> **What the task requires**: Wherever the string "usage" shows up in the data below, copy the whole line.

(Data extracted from a collection)
----------------

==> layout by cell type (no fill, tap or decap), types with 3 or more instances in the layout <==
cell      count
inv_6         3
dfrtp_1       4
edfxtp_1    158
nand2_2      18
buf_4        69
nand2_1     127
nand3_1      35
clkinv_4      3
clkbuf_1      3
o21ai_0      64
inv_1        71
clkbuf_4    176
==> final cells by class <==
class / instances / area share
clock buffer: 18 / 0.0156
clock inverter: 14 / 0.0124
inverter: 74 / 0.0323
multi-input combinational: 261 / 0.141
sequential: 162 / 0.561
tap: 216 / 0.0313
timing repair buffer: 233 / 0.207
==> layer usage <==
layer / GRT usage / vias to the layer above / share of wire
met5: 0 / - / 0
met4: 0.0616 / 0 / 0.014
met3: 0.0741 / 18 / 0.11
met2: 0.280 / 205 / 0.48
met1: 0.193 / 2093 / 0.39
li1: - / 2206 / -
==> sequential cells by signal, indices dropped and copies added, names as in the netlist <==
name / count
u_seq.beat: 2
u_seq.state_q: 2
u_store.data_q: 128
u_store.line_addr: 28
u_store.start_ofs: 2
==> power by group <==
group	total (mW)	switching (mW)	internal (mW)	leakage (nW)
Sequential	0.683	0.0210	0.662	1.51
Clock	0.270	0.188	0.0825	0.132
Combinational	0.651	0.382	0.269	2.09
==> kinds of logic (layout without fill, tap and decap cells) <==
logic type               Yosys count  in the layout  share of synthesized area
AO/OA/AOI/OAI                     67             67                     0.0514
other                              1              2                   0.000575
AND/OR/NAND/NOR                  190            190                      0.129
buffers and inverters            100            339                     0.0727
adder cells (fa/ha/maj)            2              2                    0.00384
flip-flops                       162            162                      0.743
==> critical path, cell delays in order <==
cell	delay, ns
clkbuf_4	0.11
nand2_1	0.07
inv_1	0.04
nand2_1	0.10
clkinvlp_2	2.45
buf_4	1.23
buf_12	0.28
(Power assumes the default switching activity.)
===== config.mk =====
export PLATFORM = sky130hd
export DESIGN_NAME = wiper_ctrl
export DESIGN_NICKNAME = d
export VERILOG_FILES = /design/src/rtl/wiper_pkg.sv /design/src/rtl/wiper_rst_sync.sv /design/src/rtl/wiper_input_front.sv /design/src/rtl/wiper_pos_counter.sv /design/src/rtl/wiper_tap_decoder.sv /design/src/rtl/wiper_store_ctrl.sv /design/src/rtl/wiper_ctrl.sv
export SDC_FILE = /design/constraint.sdc
export NUM_CORES = 1
export LEC_CHECK = 0
export CAP_MARGIN = 0
export CORE_ASPECT_RATIO = 1.1
export CORE_MARGIN = 4
export CORE_UTILIZATION = 25
export CTS_CLUSTER_DIAMETER = 60
export DETAILED_ROUTE_END_ITERATION = 6
export GPL_ROUTABILITY_DRIVEN = 1
export MAX_ROUTING_LAYER = met4
export PLACE_DENSITY = 0.55
export SLEW_MARGIN = 40
export SYNTH_ARGS = -nofsm -noshare
export SYNTH_HDL_FRONTEND = slang
export SYNTH_SLANG_ARGS = --single-unit

===== constraint.sdc =====
create_clock -name clk -period 1.7 [get_ports clk]
set_input_delay 0.34 -clock clk [delete_from_list [all_inputs] [get_ports clk]]
set_output_delay 0.34 -clock clk [all_outputs]
set_load 0.1 [all_outputs]
## src/rtl/sflash_pkg.sv

```systemverilog
package sflash_pkg;
  localparam int BUS_W  = 32;
  localparam int ADDR_W = 7;

  localparam logic [ADDR_W-1:0] A_CMD  = 7'h00;
  localparam logic [ADDR_W-1:0] A_STAT = 7'h04;
  localparam logic [ADDR_W-1:0] A_CTRL = 7'h0C;
  localparam logic [ADDR_W-1:0] A_TXF  = 7'h10;
  localparam logic [ADDR_W-1:0] A_RXF  = 7'h20;

  // command fields
  localparam int C_CS_BASE = 5;
  localparam int C_SWCS    = 12;
  localparam int C_CSLVL   = 13;
  localparam int C_RXEN    = 14;
  localparam int C_TXEN    = 15;
  localparam int C_PHASE   = 21;
  localparam int C_MASTER  = 28;

  // status fields
  localparam int S_BUSY = 31;
  localparam int S_RDY  = 30;
  localparam int S_UNF  = 27;
  localparam int S_OVF  = 26;
  localparam int S_RXE  = 25;
  localparam int S_RXF  = 24;
  localparam int S_TXE  = 23;
  localparam int S_TXF  = 22;

  // control fields
  localparam int K_GO   = 31;
  localparam int K_IERX = 27;
  localparam int K_IETX = 26;

  typedef enum logic [1:0] {ENG_IDLE, ENG_LOAD, ENG_RUN} eng_state_t;
endpackage

```

## src/rtl/sflash_fifo.sv

```systemverilog
module sflash_fifo #(
  parameter int W     = 32,
  parameter int DEPTH = 4
) (
  input  logic         clk,
  input  logic         rst,
  input  logic         push,
  input  logic [W-1:0] wdata,
  input  logic         pop,
  output logic [W-1:0] rdata,
  output logic         empty,
  output logic         full
);
  localparam int AW = (DEPTH > 1) ? $clog2(DEPTH) : 1;

  logic [W-1:0]  mem [DEPTH];
  logic [AW-1:0] wptr, rptr;
  logic [AW:0]   cnt;
  logic          do_push, do_pop;

  assign do_push = push && !full;
  assign do_pop  = pop && !empty;
  assign empty   = (cnt == '0);
  assign full    = (cnt == (AW+1)'(DEPTH));
  assign rdata   = mem[rptr];

  always_ff @(posedge clk) begin
    if (do_push) mem[wptr] <= wdata;
  end

  always_ff @(posedge clk) begin
    if (rst) begin
      wptr <= '0;
      rptr <= '0;
      cnt  <= '0;
    end else begin
      if (do_push) wptr <= (wptr == AW'(DEPTH-1)) ? '0 : wptr + 1'b1;
      if (do_pop)  rptr <= (rptr == AW'(DEPTH-1)) ? '0 : rptr + 1'b1;
      case ({do_push, do_pop})
        2'b10:   cnt <= cnt + 1'b1;
        2'b01:   cnt <= cnt - 1'b1;
        default: cnt <= cnt;
      endcase
    end
  end
endmodule

```

## src/rtl/sflash_engine.sv

```systemverilog
module sflash_engine
  import sflash_pkg::*;
#(
  parameter int W        = 32,
  parameter int CNT_W    = 16,
  parameter int DIV_HALF = 2
) (
  input  logic                 clk,
  input  logic                 rst,
  input  logic                 go,
  input  logic [CNT_W-1:0]     cnt_m1,
  input  logic [$clog2(W)-1:0] len_m1,
  input  logic                 cpol,
  input  logic                 cpha,
  input  logic                 tx_en,
  input  logic                 rx_en,
  input  logic [W-1:0]         tx_word,
  input  logic                 tx_empty,
  input  logic                 miso,
  output logic                 tx_pop,
  output logic                 rx_push,
  output logic [W-1:0]         rx_word,
  output logic                 done,
  output logic                 sclk,
  output logic                 mosi
);
  localparam int LEN_W  = $clog2(W);
  localparam int EDGE_W = LEN_W + 1;
  localparam int DIVW   = (DIV_HALF > 1) ? $clog2(DIV_HALF) : 1;

  eng_state_t        state;
  logic [CNT_W-1:0]  left;
  logic [W-1:0]      sh, rxsh, rx_nx, ld_word, ld_align;
  logic [EDGE_W-1:0] edge_n;
  logic [DIVW-1:0]   div;
  logic              tick, leading, do_sample, do_shift, last_edge;

  assign tick      = (div == DIVW'(DIV_HALF-1));
  assign leading   = ~edge_n[0];
  assign do_sample = leading ^ cpha;
  assign do_shift  = ~(leading ^ cpha);
  assign last_edge = (edge_n == {len_m1, 1'b1});
  assign rx_nx     = do_sample ? {rxsh[W-2:0], miso} : rxsh;
  assign ld_word   = (tx_en && !tx_empty) ? tx_word : '0;
  assign ld_align  = ld_word << (W - 1 - int'(len_m1));

  always_ff @(posedge clk) begin
    if (rst) begin
      state   <= ENG_IDLE;
      left    <= '0;
      sh      <= '0;
      rxsh    <= '0;
      edge_n  <= '0;
      div     <= '0;
      sclk    <= 1'b0;
      mosi    <= 1'b0;
      tx_pop  <= 1'b0;
      rx_push <= 1'b0;
      rx_word <= '0;
      done    <= 1'b0;
    end else begin
      tx_pop  <= 1'b0;
      rx_push <= 1'b0;
      done    <= 1'b0;
      case (state)
        ENG_IDLE: begin
          sclk <= cpol;
          if (go) begin
            left  <= cnt_m1;
            state <= ENG_LOAD;
          end
        end
        ENG_LOAD: begin
          tx_pop <= tx_en && !tx_empty;
          if (!cpha) begin
            mosi <= ld_align[W-1];
            sh   <= ld_align << 1;
          end else begin
            sh   <= ld_align;
          end
          rxsh   <= '0;
          edge_n <= '0;
          div    <= '0;
          state  <= ENG_RUN;
        end
        default: begin
          if (tick) begin
            div  <= '0;
            sclk <= ~sclk;
            rxsh <= rx_nx;
            if (do_shift) begin
              mosi <= sh[W-1];
              sh   <= sh << 1;
            end
            if (last_edge) begin
              rx_push <= rx_en;
              rx_word <= rx_nx;
              if (left == '0) begin
                done  <= 1'b1;
                state <= ENG_IDLE;
              end else begin
                left  <= left - 1'b1;
                state <= ENG_LOAD;
              end
            end else begin
              edge_n <= edge_n + 1'b1;
            end
          end else begin
            div <= div + 1'b1;
          end
        end
      endcase
    end
  end
endmodule

```

## src/rtl/sflash_master.sv

```systemverilog
module sflash_master
  import sflash_pkg::*;
#(
  parameter int CNT_W      = 16,
  parameter int FIFO_DEPTH = 4,
  parameter int NUM_CS     = 4,
  parameter int DIV_HALF   = 2
) (
  input  logic              clk,
  input  logic              rst,
  input  logic              bus_wr,
  input  logic              bus_rd,
  input  logic [ADDR_W-1:0] bus_addr,
  input  logic [BUS_W-1:0]  bus_wdata,
  output logic [BUS_W-1:0]  bus_rdata,
  output logic              irq,
  output logic              sclk,
  output logic              mosi,
  input  logic              miso,
  output logic [NUM_CS-1:0] cs_n
);
  localparam int LEN_W = $clog2(BUS_W);

  logic [BUS_W-1:0] cmd_q, stat_v, ctrl_v, tx_head, rx_head, rx_word;
  logic [CNT_W-1:0] cnt_q;
  logic ie_tx, ie_rx, bsy_q, rdy_q, unf_q, ovf_q;
  logic wr_cmd, wr_stat, wr_ctrl, wr_tx, rd_rx, start;
  logic tx_push, tx_pop, tx_empty, tx_full;
  logic rx_push, rx_pop, rx_empty, rx_full, eng_done;

  assign wr_cmd  = bus_wr && (bus_addr == A_CMD);
  assign wr_stat = bus_wr && (bus_addr == A_STAT);
  assign wr_ctrl = bus_wr && (bus_addr == A_CTRL) && !bsy_q;
  assign wr_tx   = bus_wr && (bus_addr == A_TXF);
  assign rd_rx   = bus_rd && (bus_addr == A_RXF);
  assign start   = wr_ctrl && bus_wdata[K_GO] && cmd_q[C_MASTER];
  assign tx_push = wr_tx && !tx_full;
  assign rx_pop  = rd_rx && !rx_empty;

  sflash_fifo #(.W(BUS_W), .DEPTH(FIFO_DEPTH)) u_txq (
    .clk(clk), .rst(rst), .push(tx_push), .wdata(bus_wdata), .pop(tx_pop),
    .rdata(tx_head), .empty(tx_empty), .full(tx_full));

  sflash_fifo #(.W(BUS_W), .DEPTH(FIFO_DEPTH)) u_rxq (
    .clk(clk), .rst(rst), .push(rx_push), .wdata(rx_word), .pop(rx_pop),
    .rdata(rx_head), .empty(rx_empty), .full(rx_full));

  sflash_engine #(.W(BUS_W), .CNT_W(CNT_W), .DIV_HALF(DIV_HALF)) u_eng (
    .clk(clk), .rst(rst), .go(start), .cnt_m1(bus_wdata[CNT_W-1:0]),
    .len_m1(cmd_q[LEN_W-1:0]), .cpol(cmd_q[27:26] == 2'b01),
    .cpha(cmd_q[C_PHASE]), .tx_en(cmd_q[C_TXEN]), .rx_en(cmd_q[C_RXEN]),
    .tx_word(tx_head), .tx_empty(tx_empty), .miso(miso), .tx_pop(tx_pop),
    .rx_push(rx_push), .rx_word(rx_word), .done(eng_done), .sclk(sclk),
    .mosi(mosi));

  always_comb begin
    stat_v         = '0;
    stat_v[S_BUSY] = bsy_q;
    stat_v[S_RDY]  = rdy_q;
    stat_v[S_UNF]  = unf_q;
    stat_v[S_OVF]  = ovf_q;
    stat_v[S_RXE]  = rx_empty;
    stat_v[S_RXF]  = rx_full;
    stat_v[S_TXE]  = tx_empty;
    stat_v[S_TXF]  = tx_full;
    ctrl_v          = '0;
    ctrl_v[K_GO]    = bsy_q;
    ctrl_v[K_IERX]  = ie_rx;
    ctrl_v[K_IETX]  = ie_tx;
    ctrl_v[CNT_W-1:0] = cnt_q;
  end

  always_ff @(posedge clk) begin
    if (rst) begin
      cmd_q     <= '0;
      cnt_q     <= '0;
      ie_tx     <= 1'b0;
      ie_rx     <= 1'b0;
      bsy_q     <= 1'b0;
      rdy_q     <= 1'b0;
      unf_q     <= 1'b0;
      ovf_q     <= 1'b0;
      irq       <= 1'b0;
      cs_n      <= '1;
      bus_rdata <= '0;
    end else begin
      if (wr_cmd) cmd_q <= bus_wdata;
      if (wr_ctrl) begin
        cnt_q <= bus_wdata[CNT_W-1:0];
        ie_tx <= bus_wdata[K_IETX];
        ie_rx <= bus_wdata[K_IERX];
      end
      if (wr_stat) begin
        if (bus_wdata[S_RDY]) rdy_q <= 1'b0;
        if (bus_wdata[S_UNF]) unf_q <= 1'b0;
        if (bus_wdata[S_OVF]) ovf_q <= 1'b0;
      end
      if (wr_tx && tx_full)    ovf_q <= 1'b1;
      if (rd_rx && rx_empty)   unf_q <= 1'b1;
      if (start) begin
        bsy_q <= 1'b1;
        rdy_q <= 1'b0;
      end else if (eng_done) begin
        bsy_q <= 1'b0;
        rdy_q <= 1'b1;
      end
      irq <= rdy_q && (ie_tx || ie_rx);
      for (int i = 0; i < NUM_CS; i++)
        cs_n[i] <= (cmd_q[C_SWCS] && cmd_q[C_CS_BASE+i]) ? cmd_q[C_CSLVL] : 1'b1;
      if (bus_rd) begin
        case (bus_addr)
          A_CMD:   bus_rdata <= cmd_q;
          A_STAT:  bus_rdata <= stat_v;
          A_CTRL:  bus_rdata <= ctrl_v;
          A_RXF:   bus_rdata <= rx_empty ? '0 : rx_head;
          default: bus_rdata <= '0;
        endcase
      end
    end
  end
endmodule

```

----------------

> **The answer**:
==> layer usage <==
layer / GRT usage / vias to the layer above / share of wire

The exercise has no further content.